> _TASK STATEMENT_
The records below hold a stretch from the line with "Word level (Yosys, flattened, before" through the line with "- ecs8_rst_seq |"; return exactly those lines, ends included, and nothing more.

> _DATA FOR THE TASK_

`src/rtl/ecs8_rst_pkg.sv`:
```
// Shared types and helpers for the ecs8 reset sequencer.
package ecs8_rst_pkg;

  typedef enum logic [1:0] {
    HOLD    = 2'd0,
    RELEASE = 2'd1,
    RUN     = 2'd2
  } state_t;

  // The PLL lock-loss cause bit sits just above the per-source bits:
  // cause index = N_SRC + CAUSE_PLL_OFS.
  localparam int CAUSE_PLL_OFS = 0;

  // Ceiling log2 for elaboration-time widths.
  function automatic int clog2(input int n);
    int r;
    r = 0;
    for (int i = 0; i < 31; i++)
      if ((1 << i) < n) r = i + 1;
    return r;
  endfunction

  // Counter width that never collapses to zero bits.
  function automatic int cw(input int n);
    return (clog2(n) < 1) ? 1 : clog2(n);
  endfunction

endpackage

```
`src/rtl/ecs8_sync.sv`:
```
// Multi-bit, multi-stage synchroniser with synchronous reset to RST_VAL.
module ecs8_sync #(
  parameter int               WIDTH   = 1,
  parameter int               DEPTH   = 2,
  parameter logic [WIDTH-1:0] RST_VAL = '0
) (
  input  logic             clk,
  input  logic             rst,
  input  logic [WIDTH-1:0] d,
  output logic [WIDTH-1:0] q
);

  logic [DEPTH-1:0][WIDTH-1:0] stg;

  // Shift the asynchronous input through DEPTH flops.
  always_ff @(posedge clk) begin
    if (rst) stg <= {DEPTH{RST_VAL}};
    else     stg <= {stg[DEPTH-2:0], d};
  end

  assign q = stg[DEPTH-1];

endmodule

```
`src/rtl/ecs8_rst_seq.sv`:
```
// Board-level reset sequencer: debounced, staged release of N_OUT domains,
// sticky reset cause and a not-ready blink on the status LED.
module ecs8_rst_seq
  import ecs8_rst_pkg::*;
#(
  parameter int N_SRC     = 2,
  parameter int N_OUT     = 3,
  parameter int DEBOUNCE  = 500,
  parameter int STAGE_DLY = 16,
  parameter int SYNC      = 2,
  parameter int BLINK_DIV = 4096
) (
  input  logic             clk,
  input  logic             rst,
  input  logic [N_SRC-1:0] src_req,
  input  logic             pll_locked,
  input  logic             cause_clr,
  output logic [N_OUT-1:0] rst_o,
  output logic             ready,
  output logic [N_SRC:0]   cause,
  output logic             led_o
);

  localparam int CNT_W     = cw(DEBOUNCE);
  localparam int DLY_W     = cw(STAGE_DLY);
  localparam int REL_W     = cw(N_OUT + 1);
  localparam int BLK_W     = cw(BLINK_DIV);
  localparam int CAUSE_PLL = N_SRC + CAUSE_PLL_OFS;

  logic [N_SRC:0]   sync_q;
  logic [N_SRC-1:0] src_s;
  logic             pll_s;
  logic             req_any;
  logic [N_SRC:0]   cause_set;

  state_t           state, state_nxt;
  logic [CNT_W-1:0] cnt, cnt_nxt;
  logic [DLY_W-1:0] dly, dly_nxt;
  logic [REL_W-1:0] rel, rel_nxt;
  logic [N_OUT-1:0] rst_o_nxt;
  logic             ready_nxt;
  logic [BLK_W-1:0] bcnt;

  // PLL lock resets to 0 so the sequencer treats the PLL as unlocked until
  // the synchroniser has filled.
  ecs8_sync #(
    .WIDTH   (N_SRC + 1),
    .DEPTH   (SYNC),
    .RST_VAL ('0)
  ) u_sync (
    .clk (clk),
    .rst (rst),
    .d   ({pll_locked, src_req}),
    .q   (sync_q)
  );

  assign src_s   = sync_q[N_SRC-1:0];
  assign pll_s   = sync_q[N_SRC];
  assign req_any = (|src_s) | ~pll_s;

  // Cause bits to set this cycle; all zero whenever req_any is low.
  always_comb begin
    cause_set            = '0;
    cause_set[N_SRC-1:0] = src_s;
    cause_set[CAUSE_PLL] = ~pll_s;
  end

  // Next-state, counters and next registered outputs.
  always_comb begin
    state_nxt = state;
    cnt_nxt   = cnt;
    dly_nxt   = dly;
    rel_nxt   = rel;
    case (state)
      HOLD: begin
        rel_nxt = '0;
        dly_nxt = '0;
        if (req_any) begin
          cnt_nxt = '0;
        end else if (cnt == CNT_W'(DEBOUNCE - 1)) begin
          cnt_nxt = '0;
          if (N_OUT == 1) begin
            state_nxt = RUN;
            rel_nxt   = REL_W'(N_OUT);
          end else begin
            state_nxt = RELEASE;
            rel_nxt   = REL_W'(1);
          end
        end else begin
          cnt_nxt = cnt + CNT_W'(1);
        end
      end
      RELEASE: begin
        if (req_any) begin
          state_nxt = HOLD;
          cnt_nxt   = '0;
          rel_nxt   = '0;
          dly_nxt   = '0;
        end else if (dly == DLY_W'(STAGE_DLY - 1)) begin
          dly_nxt = '0;
          rel_nxt = rel + REL_W'(1);
          if (rel_nxt == REL_W'(N_OUT)) state_nxt = RUN;
        end else begin
          dly_nxt = dly + DLY_W'(1);
        end
      end
      RUN: begin
        if (req_any) begin
          state_nxt = HOLD;
          cnt_nxt   = '0;
          rel_nxt   = '0;
          dly_nxt   = '0;
        end
      end
      default: begin
        state_nxt = HOLD;
        cnt_nxt   = '0;
        rel_nxt   = '0;
        dly_nxt   = '0;
      end
    endcase

    for (int i = 0; i < N_OUT; i++)
      rst_o_nxt[i] = (state_nxt == HOLD) ||
                     ((state_nxt == RELEASE) && (i >= int'(rel_nxt)));
    ready_nxt = (state_nxt == RUN);
  end

  // State, counters and registered domain resets.
  always_ff @(posedge clk) begin
    if (rst) begin
      state <= HOLD;
      cnt   <= '0;
      dly   <= '0;
      rel   <= '0;
      rst_o <= '1;
      ready <= 1'b0;
    end else begin
      state <= state_nxt;
      cnt   <= cnt_nxt;
      dly   <= dly_nxt;
      rel   <= rel_nxt;
      rst_o <= rst_o_nxt;
      ready <= ready_nxt;
    end
  end

  // Sticky cause: a set in the same cycle as a clear wins per bit.
  always_ff @(posedge clk) begin
    if (rst) cause <= '0;
    else     cause <= (cause & ~{(N_SRC + 1){cause_clr}}) | cause_set;
  end

  // LED blinks with half-period BLINK_DIV while not ready, dark when ready.
  always_ff @(posedge clk) begin
    if (rst || ready_nxt) begin
      bcnt  <= '0;
      led_o <= 1'b0;
    end else if (bcnt == BLK_W'(BLINK_DIV - 1)) begin
      bcnt  <= '0;
      led_o <= ~led_o;
    end else begin
      bcnt <= bcnt + BLK_W'(1);
    end
  end

endmodule

```
`config.mk`:
```
export PLATFORM = sky130hd
export DESIGN_NAME = ecs8_rst_seq
export DESIGN_NICKNAME = d
export VERILOG_FILES = /design/src/rtl/ecs8_rst_pkg.sv /design/src/rtl/ecs8_sync.sv /design/src/rtl/ecs8_rst_seq.sv
export SDC_FILE = /design/constraint.sdc
export NUM_CORES = 1
export LEC_CHECK = 0
export BUFFER_PORTS_ARGS = -buffer_cell sky130_fd_sc_hd__buf_4
export CAP_MARGIN = 20
export CELL_PAD_IN_SITES_DETAIL_PLACEMENT = 0
export CELL_PAD_IN_SITES_GLOBAL_PLACEMENT = 1
export CORE_MARGIN = 2
export CORE_UTILIZATION = 40
export CTS_CLUSTER_DIAMETER = 100
export DETAILED_ROUTE_END_ITERATION = 8
export GPL_ROUTABILITY_DRIVEN = 0
export GPL_TIMING_DRIVEN = 0
export PLACE_DENSITY = 0.67
export SETUP_SLACK_MARGIN = 0.05
export SYNTH_ARGS = -nofsm -noshare
export SYNTH_HDL_FRONTEND = slang
export SYNTH_HIERARCHICAL = 1
export SYNTH_SLANG_ARGS = --single-unit
```
`constraint.sdc`:
```
create_clock -name clk -period 2.8 [get_ports clk]
set_clock_uncertainty 0.2 [all_clocks]
set_input_delay 0.7 -clock clk [delete_from_list [all_inputs] [get_ports clk]]
set_output_delay 0.7 -clock clk [all_outputs]
set_load 0.05 [all_outputs]
```
Word level (Yosys, flattened, before mapping) --
Cells that the tools add are included.
Cells by class: multiplexer cells 21, magnitude comparators 3, reductions and logical operators 12, add/sub/neg operators 4, equality and inequality tests 10, bitwise gates (word level) 6
Operators with widths (number):
- 2-to-1 mux 9 bit | 3
- 2-to-1 mux 2 bit | 9
- one-hot mux 9 bit (2 select lines) | 1
- adder 12 x 1 -> 12 bit, second input constant | 1
- == test 12 bit, second input constant | 1
- 2-to-1 mux 4 bit | 3
- one-hot mux 2 bit (3 select lines) | 2
- adder 9 x 1 -> 9 bit, second input constant | 1
- == test 9 bit, second input constant | 1
- one-hot mux 4 bit (2 select lines) | 1
- == test 2 bit, second input constant | 3
- OR reduction 2 bit | 3
- adder 4 x 1 -> 4 bit, second input constant | 1
- == test 2 x 1 -> 1 bit, second input constant | 2
- == test 4 bit, second input constant | 1
- >= comparator 1 x 2 -> 1 bit, first input constant | 2
- logical NOT 2 bit | 2
- logical OR 1 bit | 4
- AND 3 bit | 1
- logical AND 1 bit | 3
- inverter 3 bit | 1
- OR 3 bit | 1
- adder 2 x 1 -> 2 bit, second input constant | 1
- >= comparator 2 bit, first input constant | 1
- 5 further kinds | 7
Word-level totals: flip-flop bits (word level) 43

Longest topological paths before layout --
Gate-level depths: netlist of the first run.
depth in word-level cells 9, gate-level depth with buffers 8, gate-level depth less buffers 7

By module --
The synthesis of the first run kept the hierarchy.
By module, submodules not included:
- ecs8_rst_seq | sequential area each 740.7 µm², area each 1760.4 µm², times used 1, cells an instance 196
- ecs8_sync | sequential area each 120.1 µm², area each 180.2 µm², times used 1, cells an instance 15

Least setup slack after synthesis of the first run --
OpenSTA, ideal clock, no wires.
path kind flip-flop to flip-flop, start point reg state[0], end point reg cnt[7], data required time 2522 ps, slack 819 ps, arrival time 1703 ps, period minus slack after synthesis 1981 ps, cell stages (with the launch flop) 8, cell sequence dfxtp_1 -> inv_1 -> ha_1 -> and4bb_2 -> or4_1 -> o21ai_0 -> a22oi_1 -> nor3_1
Between the ends: word-level cells in the longest chain between the ends 3, elaborated cells on any way between the ends 6, those cells by class eq/ne (3); mux (1); reduce/logical (2)
Ends and longest elaborated chain:
- from (decl) | RTL line ecs8_rst_seq.sv:36 | state_t state, state_nxt;
- from (signal assigned) | RTL line ecs8_rst_seq.sv:139 | state <= state_nxt;
- == test 2 bit / == test 2 x 1 -> 1 bit (equally long branches) | RTL line ecs8_rst_seq.sv:74 | case (state)
- OR reduction 2 bit (no line)
- one-hot mux 9 bit (2 select lines) / != test 2 x 1 -> 1 bit (equally long branches)
- to (signal assigned) | RTL line ecs8_rst_seq.sv:140 | cnt <= cnt_nxt;
- to (decl) | RTL line ecs8_rst_seq.sv:37 | logic [CNT_W-1:0] cnt, cnt_nxt;
Parallel ways exist; a longest one is shown, timed or not. A chain may end at the register's enable or synchronous reset.

Worst setup path after layout of the first run --
start point reg state[0], end point reg bcnt[8]
Between the ends: word-level cells in the longest chain between the ends 7, elaborated cells on any way between the ends 13, those cells by class eq/ne (3); mux (7); reduce/logical (3)
Ends and longest elaborated chain:
- 2-to-1 mux 2 bit | RTL line ecs8_rst_seq.sv:102 | if (rel_nxt == REL_W'(N_OUT)) state_nxt = RUN;
- 2-to-1 mux 2 bit | RTL line ecs8_rst_seq.sv:99 | end else if (dly == DLY_W'(STAGE_DLY - 1)) begin
- 2-to-1 mux 2 bit | RTL line ecs8_rst_seq.sv:94 | if (req_any) begin
- one-hot mux 2 bit (3 select lines) (*) | RTL line ecs8_rst_seq.sv:74
- == test 2 bit (*) | RTL line ecs8_rst_seq.sv:126 | ready_nxt = (state_nxt == RUN);
- logical OR 1 bit (*) | RTL line ecs8_rst_seq.sv:156 | if (rst || ready_nxt) begin
- OR reduction 2 bit (no line) (*)
- to (signal assigned) | RTL line ecs8_rst_seq.sv:163 | bcnt <= bcnt + BLK_W'(1);
- to (decl) | RTL line ecs8_rst_seq.sv:42 | logic [BLK_W-1:0] bcnt;
Mark *: on every way between the ends. The rest lies on a longest branch, timed or not.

> _PROBLEM SOLUTION_
Word level (Yosys, flattened, before mapping) --
Cells that the tools add are included.
Cells by class: multiplexer cells 21, magnitude comparators 3, reductions and logical operators 12, add/sub/neg operators 4, equality and inequality tests 10, bitwise gates (word level) 6
Operators with widths (number):
- 2-to-1 mux 9 bit | 3
- 2-to-1 mux 2 bit | 9
- one-hot mux 9 bit (2 select lines) | 1
- adder 12 x 1 -> 12 bit, second input constant | 1
- == test 12 bit, second input constant | 1
- 2-to-1 mux 4 bit | 3
- one-hot mux 2 bit (3 select lines) | 2
- adder 9 x 1 -> 9 bit, second input constant | 1
- == test 9 bit, second input constant | 1
- one-hot mux 4 bit (2 select lines) | 1
- == test 2 bit, second input constant | 3
- OR reduction 2 bit | 3
- adder 4 x 1 -> 4 bit, second input constant | 1
- == test 2 x 1 -> 1 bit, second input constant | 2
- == test 4 bit, second input constant | 1
- >= comparator 1 x 2 -> 1 bit, first input constant | 2
- logical NOT 2 bit | 2
- logical OR 1 bit | 4
- AND 3 bit | 1
- logical AND 1 bit | 3
- inverter 3 bit | 1
- OR 3 bit | 1
- adder 2 x 1 -> 2 bit, second input constant | 1
- >= comparator 2 bit, first input constant | 1
- 5 further kinds | 7
Word-level totals: flip-flop bits (word level) 43

Longest topological paths before layout --
Gate-level depths: netlist of the first run.
depth in word-level cells 9, gate-level depth with buffers 8, gate-level depth less buffers 7

By module --
The synthesis of the first run kept the hierarchy.
By module, submodules not included:
- ecs8_rst_seq | sequential area each 740.7 µm², area each 1760.4 µm², times used 1, cells an instance 196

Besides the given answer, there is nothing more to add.